(Saved data entries)
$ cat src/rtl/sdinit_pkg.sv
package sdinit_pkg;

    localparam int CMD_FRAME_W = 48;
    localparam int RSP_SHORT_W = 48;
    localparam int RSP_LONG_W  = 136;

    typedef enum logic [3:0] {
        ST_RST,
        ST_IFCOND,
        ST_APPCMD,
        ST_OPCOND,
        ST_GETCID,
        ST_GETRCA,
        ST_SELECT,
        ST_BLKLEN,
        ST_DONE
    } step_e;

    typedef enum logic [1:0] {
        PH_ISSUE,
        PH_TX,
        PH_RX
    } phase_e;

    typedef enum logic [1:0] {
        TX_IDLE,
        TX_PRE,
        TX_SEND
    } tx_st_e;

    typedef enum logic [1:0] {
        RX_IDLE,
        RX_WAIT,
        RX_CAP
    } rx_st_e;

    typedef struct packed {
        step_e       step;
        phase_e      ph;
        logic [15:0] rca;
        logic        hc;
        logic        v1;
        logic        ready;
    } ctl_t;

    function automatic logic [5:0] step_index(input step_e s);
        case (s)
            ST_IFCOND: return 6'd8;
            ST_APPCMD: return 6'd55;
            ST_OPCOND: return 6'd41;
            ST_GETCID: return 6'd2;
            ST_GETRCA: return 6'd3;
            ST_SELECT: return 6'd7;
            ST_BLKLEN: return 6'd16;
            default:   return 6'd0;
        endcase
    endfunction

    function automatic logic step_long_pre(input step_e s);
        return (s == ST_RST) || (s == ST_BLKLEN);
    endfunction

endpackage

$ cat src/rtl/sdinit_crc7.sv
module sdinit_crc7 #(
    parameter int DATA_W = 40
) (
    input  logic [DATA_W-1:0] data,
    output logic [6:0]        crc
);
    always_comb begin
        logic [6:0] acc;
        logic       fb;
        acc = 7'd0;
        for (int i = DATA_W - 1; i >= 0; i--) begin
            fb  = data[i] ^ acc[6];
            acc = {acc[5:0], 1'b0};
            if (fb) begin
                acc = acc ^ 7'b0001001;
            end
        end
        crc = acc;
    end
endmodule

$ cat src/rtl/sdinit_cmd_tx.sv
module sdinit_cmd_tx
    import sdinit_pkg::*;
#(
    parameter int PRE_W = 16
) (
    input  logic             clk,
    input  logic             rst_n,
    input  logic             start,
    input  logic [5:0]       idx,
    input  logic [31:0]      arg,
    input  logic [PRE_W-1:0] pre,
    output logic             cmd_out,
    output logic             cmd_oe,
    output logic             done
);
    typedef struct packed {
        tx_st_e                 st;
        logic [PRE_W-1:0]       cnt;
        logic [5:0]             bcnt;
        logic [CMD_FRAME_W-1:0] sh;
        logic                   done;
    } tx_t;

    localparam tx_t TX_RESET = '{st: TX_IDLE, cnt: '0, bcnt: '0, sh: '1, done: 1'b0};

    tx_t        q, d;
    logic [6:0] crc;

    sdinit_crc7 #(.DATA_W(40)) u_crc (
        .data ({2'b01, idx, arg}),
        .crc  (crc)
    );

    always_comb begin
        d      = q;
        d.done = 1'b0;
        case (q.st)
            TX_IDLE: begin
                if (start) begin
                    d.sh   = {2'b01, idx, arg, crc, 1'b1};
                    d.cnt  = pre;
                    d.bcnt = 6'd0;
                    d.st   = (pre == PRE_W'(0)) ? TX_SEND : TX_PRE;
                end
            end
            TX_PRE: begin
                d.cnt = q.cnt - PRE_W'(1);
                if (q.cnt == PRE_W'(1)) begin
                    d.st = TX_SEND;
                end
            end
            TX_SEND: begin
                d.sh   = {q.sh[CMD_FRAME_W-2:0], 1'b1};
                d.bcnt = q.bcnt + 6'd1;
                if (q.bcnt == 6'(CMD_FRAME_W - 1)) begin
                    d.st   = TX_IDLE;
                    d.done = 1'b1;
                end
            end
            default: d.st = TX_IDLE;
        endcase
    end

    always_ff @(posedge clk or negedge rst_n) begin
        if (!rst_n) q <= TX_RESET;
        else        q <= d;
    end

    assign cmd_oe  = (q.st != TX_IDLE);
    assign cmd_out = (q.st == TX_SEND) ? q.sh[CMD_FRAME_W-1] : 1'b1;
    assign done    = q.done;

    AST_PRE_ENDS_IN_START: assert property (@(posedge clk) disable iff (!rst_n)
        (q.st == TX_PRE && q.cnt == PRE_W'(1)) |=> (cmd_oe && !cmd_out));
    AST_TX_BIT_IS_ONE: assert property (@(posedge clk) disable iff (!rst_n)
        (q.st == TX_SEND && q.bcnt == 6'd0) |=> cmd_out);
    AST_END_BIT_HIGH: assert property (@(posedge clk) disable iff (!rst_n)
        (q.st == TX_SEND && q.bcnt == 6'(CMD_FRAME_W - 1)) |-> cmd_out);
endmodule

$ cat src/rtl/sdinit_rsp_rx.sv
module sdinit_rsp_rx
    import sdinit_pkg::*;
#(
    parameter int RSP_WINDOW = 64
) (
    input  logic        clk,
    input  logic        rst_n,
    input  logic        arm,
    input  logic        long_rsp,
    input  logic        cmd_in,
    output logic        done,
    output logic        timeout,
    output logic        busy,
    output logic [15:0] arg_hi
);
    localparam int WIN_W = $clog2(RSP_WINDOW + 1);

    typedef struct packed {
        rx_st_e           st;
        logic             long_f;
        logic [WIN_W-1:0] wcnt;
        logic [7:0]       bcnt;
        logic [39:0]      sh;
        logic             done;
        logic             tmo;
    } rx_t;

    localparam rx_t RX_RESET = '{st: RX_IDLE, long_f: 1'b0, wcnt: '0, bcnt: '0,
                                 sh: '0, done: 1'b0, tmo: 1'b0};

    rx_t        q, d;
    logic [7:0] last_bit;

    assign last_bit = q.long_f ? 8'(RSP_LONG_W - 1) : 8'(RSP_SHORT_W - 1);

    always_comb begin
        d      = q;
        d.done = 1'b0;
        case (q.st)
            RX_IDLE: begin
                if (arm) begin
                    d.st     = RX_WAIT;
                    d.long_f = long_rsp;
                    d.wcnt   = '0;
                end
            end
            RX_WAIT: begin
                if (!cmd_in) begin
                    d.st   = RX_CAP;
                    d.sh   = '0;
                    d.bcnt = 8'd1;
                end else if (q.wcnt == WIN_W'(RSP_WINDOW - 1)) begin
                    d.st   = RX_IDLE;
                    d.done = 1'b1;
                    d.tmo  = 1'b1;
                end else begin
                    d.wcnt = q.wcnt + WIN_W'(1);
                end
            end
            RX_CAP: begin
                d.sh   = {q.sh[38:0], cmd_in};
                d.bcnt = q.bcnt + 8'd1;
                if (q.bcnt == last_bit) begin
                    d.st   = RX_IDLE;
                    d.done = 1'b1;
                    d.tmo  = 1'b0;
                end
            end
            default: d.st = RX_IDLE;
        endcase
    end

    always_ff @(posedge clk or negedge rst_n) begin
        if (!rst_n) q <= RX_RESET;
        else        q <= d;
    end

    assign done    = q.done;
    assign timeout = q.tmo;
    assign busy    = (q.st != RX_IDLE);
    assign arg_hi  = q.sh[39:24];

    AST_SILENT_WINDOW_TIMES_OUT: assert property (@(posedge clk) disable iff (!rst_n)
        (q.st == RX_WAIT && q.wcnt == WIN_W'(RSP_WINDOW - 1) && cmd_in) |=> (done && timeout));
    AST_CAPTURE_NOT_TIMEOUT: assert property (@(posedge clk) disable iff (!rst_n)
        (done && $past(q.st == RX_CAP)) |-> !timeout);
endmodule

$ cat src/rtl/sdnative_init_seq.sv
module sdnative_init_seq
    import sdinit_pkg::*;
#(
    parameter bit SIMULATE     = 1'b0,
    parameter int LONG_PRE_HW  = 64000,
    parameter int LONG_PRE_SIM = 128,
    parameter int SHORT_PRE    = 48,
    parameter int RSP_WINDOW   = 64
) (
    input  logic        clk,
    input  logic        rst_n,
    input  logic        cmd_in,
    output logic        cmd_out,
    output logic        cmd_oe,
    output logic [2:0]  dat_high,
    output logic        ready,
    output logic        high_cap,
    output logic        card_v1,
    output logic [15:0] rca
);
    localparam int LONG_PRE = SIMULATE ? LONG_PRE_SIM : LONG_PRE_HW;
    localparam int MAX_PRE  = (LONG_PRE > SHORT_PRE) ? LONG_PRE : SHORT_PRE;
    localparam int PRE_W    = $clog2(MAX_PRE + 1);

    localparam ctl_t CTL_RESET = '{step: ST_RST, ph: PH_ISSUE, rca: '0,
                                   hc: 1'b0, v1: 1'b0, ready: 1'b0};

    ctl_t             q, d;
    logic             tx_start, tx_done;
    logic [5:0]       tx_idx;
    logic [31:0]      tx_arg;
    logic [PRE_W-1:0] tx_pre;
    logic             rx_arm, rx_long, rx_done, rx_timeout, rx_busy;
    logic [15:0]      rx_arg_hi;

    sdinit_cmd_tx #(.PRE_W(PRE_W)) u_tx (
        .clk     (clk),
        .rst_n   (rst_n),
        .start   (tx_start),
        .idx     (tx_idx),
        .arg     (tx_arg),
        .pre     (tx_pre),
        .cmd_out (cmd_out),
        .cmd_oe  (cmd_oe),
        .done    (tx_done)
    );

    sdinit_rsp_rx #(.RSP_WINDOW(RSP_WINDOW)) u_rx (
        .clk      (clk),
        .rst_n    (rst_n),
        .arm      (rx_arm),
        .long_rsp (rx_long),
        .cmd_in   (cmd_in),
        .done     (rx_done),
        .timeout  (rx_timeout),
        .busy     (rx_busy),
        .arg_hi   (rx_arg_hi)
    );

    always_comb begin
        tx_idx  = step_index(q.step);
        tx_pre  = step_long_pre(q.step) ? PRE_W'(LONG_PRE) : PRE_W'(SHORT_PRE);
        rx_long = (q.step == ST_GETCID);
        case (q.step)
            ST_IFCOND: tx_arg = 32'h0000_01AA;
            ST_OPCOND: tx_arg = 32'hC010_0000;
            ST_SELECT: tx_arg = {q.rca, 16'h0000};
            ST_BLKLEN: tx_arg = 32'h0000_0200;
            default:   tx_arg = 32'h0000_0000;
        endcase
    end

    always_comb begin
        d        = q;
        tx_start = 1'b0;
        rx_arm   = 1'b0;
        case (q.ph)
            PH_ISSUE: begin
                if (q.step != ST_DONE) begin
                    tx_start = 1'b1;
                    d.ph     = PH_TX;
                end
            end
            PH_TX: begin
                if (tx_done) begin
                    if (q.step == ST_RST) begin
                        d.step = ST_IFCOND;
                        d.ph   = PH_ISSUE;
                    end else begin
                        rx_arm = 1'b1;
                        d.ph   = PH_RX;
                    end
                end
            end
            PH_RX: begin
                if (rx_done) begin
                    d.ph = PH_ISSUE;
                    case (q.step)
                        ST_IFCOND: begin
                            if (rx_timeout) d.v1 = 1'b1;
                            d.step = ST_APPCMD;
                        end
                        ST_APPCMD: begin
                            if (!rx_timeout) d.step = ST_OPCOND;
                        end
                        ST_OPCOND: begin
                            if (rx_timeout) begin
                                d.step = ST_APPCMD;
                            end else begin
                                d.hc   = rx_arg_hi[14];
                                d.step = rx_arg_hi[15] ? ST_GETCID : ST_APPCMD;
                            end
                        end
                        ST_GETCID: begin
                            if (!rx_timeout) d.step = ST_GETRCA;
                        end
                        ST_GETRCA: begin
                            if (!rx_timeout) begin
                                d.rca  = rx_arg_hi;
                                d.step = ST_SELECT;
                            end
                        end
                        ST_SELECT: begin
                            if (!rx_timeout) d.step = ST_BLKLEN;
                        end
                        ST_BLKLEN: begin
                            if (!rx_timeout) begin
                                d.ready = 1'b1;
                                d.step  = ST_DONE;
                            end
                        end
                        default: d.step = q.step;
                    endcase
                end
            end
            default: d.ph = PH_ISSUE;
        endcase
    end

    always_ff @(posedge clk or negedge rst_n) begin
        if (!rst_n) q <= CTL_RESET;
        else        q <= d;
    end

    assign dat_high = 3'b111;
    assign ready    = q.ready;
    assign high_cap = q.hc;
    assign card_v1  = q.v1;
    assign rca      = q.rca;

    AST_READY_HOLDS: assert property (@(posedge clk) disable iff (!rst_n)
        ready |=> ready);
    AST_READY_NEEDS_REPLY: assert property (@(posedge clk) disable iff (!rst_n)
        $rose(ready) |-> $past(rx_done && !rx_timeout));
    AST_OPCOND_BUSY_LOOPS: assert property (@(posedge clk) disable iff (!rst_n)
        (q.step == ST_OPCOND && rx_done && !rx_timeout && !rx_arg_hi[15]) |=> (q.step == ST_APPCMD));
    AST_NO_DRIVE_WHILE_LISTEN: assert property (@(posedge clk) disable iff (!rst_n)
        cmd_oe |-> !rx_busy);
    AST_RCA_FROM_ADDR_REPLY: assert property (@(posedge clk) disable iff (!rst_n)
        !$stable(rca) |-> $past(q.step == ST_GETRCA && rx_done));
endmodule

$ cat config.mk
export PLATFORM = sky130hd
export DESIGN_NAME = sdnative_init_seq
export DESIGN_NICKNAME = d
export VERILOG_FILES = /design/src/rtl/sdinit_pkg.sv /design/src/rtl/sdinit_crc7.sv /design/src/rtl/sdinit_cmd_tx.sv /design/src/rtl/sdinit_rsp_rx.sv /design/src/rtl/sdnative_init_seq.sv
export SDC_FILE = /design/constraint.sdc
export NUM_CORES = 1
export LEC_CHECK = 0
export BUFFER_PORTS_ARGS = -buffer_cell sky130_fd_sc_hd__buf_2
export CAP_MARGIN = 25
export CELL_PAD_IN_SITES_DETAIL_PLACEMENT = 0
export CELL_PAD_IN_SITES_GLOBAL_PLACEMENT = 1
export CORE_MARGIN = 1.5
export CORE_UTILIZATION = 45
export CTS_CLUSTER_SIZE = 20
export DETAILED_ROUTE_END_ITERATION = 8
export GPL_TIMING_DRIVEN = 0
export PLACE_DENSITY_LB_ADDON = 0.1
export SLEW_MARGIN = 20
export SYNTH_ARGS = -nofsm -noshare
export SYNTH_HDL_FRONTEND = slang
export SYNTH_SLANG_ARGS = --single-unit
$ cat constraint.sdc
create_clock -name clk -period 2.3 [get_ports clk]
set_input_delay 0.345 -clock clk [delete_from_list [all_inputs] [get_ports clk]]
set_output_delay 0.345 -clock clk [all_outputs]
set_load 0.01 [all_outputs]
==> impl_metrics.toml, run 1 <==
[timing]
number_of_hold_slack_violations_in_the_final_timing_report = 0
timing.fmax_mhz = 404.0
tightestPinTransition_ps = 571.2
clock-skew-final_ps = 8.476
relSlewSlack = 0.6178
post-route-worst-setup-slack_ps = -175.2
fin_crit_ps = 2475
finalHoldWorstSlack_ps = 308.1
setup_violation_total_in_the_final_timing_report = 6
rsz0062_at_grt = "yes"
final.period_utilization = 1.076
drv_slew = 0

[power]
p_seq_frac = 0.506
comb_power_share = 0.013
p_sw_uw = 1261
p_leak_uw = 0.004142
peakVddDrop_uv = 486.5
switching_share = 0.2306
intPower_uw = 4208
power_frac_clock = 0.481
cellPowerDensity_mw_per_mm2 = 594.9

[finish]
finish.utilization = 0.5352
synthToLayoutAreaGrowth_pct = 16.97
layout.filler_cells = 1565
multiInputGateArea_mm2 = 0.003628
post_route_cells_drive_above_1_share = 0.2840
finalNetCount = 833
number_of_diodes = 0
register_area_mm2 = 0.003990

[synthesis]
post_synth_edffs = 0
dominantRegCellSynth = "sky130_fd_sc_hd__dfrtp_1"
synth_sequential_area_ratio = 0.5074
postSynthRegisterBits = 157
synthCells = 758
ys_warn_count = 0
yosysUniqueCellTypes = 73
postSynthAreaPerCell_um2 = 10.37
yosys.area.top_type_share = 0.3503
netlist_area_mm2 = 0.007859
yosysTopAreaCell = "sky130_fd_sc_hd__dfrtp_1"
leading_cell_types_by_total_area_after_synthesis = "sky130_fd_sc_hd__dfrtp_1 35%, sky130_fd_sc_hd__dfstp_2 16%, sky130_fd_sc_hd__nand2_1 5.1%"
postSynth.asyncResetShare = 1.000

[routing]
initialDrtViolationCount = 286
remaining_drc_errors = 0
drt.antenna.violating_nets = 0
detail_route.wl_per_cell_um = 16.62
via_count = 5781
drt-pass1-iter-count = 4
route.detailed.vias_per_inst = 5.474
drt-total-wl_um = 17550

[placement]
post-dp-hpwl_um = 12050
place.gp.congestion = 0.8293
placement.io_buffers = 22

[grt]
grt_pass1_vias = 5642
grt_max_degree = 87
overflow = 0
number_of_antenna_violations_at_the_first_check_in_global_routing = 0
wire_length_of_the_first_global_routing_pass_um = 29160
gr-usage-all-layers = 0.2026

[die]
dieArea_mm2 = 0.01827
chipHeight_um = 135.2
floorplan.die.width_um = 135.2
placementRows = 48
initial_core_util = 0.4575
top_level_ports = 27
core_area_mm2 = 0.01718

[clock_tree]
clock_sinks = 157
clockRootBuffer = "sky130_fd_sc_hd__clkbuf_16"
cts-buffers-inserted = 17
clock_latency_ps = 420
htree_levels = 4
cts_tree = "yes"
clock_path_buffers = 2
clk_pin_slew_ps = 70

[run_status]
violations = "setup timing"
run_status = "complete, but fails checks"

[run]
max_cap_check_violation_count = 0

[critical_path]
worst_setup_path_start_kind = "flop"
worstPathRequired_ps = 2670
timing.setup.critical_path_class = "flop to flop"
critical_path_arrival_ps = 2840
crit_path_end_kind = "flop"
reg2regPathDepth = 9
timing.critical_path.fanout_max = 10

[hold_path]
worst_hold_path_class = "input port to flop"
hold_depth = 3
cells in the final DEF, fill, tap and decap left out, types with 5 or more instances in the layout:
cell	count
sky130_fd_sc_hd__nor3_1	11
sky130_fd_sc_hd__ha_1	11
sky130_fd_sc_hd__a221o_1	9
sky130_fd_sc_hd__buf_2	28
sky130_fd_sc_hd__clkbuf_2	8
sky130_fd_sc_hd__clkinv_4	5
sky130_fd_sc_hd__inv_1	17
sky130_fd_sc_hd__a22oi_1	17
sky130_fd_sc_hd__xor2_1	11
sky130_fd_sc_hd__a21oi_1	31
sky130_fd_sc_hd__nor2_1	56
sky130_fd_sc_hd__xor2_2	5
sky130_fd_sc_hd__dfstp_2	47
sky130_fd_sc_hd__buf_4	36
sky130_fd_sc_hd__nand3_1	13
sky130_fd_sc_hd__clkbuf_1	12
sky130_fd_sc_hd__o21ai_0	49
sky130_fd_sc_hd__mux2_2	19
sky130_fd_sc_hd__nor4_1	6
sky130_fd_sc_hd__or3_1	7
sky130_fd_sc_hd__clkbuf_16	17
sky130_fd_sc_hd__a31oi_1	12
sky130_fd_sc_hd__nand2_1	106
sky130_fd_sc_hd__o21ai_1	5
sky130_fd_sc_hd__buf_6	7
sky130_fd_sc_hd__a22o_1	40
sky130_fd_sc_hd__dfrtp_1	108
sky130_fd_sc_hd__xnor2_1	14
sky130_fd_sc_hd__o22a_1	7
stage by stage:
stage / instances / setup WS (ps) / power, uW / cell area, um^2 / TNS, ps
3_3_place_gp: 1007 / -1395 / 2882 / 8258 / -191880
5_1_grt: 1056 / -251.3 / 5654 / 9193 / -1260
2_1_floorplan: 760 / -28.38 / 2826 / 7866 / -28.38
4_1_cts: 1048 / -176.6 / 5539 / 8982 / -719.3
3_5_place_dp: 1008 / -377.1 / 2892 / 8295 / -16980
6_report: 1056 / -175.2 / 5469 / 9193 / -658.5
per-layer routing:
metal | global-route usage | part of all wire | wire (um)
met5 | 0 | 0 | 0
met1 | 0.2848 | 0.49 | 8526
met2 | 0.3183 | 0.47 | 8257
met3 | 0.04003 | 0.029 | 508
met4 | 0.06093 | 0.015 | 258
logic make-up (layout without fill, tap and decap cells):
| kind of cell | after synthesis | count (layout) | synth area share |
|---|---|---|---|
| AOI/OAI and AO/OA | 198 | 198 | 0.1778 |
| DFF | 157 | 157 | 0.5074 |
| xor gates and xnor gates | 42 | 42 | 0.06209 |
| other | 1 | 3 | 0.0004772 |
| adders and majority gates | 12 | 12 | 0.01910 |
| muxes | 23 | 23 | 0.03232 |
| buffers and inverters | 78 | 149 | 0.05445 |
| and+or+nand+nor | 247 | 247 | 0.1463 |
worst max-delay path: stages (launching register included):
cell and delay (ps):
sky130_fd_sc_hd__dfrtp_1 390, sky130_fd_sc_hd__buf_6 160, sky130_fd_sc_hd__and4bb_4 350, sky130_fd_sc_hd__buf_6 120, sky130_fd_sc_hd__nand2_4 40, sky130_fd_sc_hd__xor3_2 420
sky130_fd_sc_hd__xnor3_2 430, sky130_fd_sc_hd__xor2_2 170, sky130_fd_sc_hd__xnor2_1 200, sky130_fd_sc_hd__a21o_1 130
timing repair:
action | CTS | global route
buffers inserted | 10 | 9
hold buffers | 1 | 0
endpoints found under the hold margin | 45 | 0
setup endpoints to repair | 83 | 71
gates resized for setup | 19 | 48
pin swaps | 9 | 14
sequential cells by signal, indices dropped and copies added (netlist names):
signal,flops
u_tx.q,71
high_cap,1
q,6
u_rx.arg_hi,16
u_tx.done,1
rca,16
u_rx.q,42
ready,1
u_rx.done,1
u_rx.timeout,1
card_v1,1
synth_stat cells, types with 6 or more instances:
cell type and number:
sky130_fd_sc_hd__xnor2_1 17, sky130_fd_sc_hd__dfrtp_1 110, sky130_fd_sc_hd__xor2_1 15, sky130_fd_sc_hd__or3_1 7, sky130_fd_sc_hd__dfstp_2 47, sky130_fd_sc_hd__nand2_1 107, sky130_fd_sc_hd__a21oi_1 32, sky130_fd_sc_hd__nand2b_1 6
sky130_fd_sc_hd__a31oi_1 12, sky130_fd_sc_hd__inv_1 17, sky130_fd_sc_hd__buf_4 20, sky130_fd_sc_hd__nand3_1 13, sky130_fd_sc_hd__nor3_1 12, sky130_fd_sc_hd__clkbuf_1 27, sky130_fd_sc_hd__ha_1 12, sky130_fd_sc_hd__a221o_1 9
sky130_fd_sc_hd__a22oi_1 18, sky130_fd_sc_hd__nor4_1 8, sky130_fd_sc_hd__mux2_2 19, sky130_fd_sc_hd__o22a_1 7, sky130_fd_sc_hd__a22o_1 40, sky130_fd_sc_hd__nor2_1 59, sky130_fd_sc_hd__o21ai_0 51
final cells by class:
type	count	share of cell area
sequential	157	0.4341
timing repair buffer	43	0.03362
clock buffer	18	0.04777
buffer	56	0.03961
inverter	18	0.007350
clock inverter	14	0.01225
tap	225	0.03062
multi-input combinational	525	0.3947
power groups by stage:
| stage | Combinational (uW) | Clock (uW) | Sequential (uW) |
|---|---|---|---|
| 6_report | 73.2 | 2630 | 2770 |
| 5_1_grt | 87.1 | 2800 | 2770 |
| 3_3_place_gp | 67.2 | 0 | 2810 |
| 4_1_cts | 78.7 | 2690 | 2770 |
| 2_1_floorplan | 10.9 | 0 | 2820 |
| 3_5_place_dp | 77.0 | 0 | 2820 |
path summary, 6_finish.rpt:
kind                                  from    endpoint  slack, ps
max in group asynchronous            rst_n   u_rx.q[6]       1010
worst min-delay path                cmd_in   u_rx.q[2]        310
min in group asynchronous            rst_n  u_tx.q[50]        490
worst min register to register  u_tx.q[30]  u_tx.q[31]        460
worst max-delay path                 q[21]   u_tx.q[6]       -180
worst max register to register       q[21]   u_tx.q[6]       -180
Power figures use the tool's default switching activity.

Instructions to follow:
Of the entries above, transcribe exactly those lines that fall between the line containing "ST_GETCID: begin" and the line containing "default: d.step = q.step;", together with those two lines.

Answer box:
                        ST_GETCID: begin
                            if (!rx_timeout) d.step = ST_GETRCA;
                        end
                        ST_GETRCA: begin
                            if (!rx_timeout) begin
                                d.rca  = rx_arg_hi;
                                d.step = ST_SELECT;
                            end
                        end
                        ST_SELECT: begin
                            if (!rx_timeout) d.step = ST_BLKLEN;
                        end
                        ST_BLKLEN: begin
                            if (!rx_timeout) begin
                                d.ready = 1'b1;
                                d.step  = ST_DONE;
                            end
                        end
                        default: d.step = q.step;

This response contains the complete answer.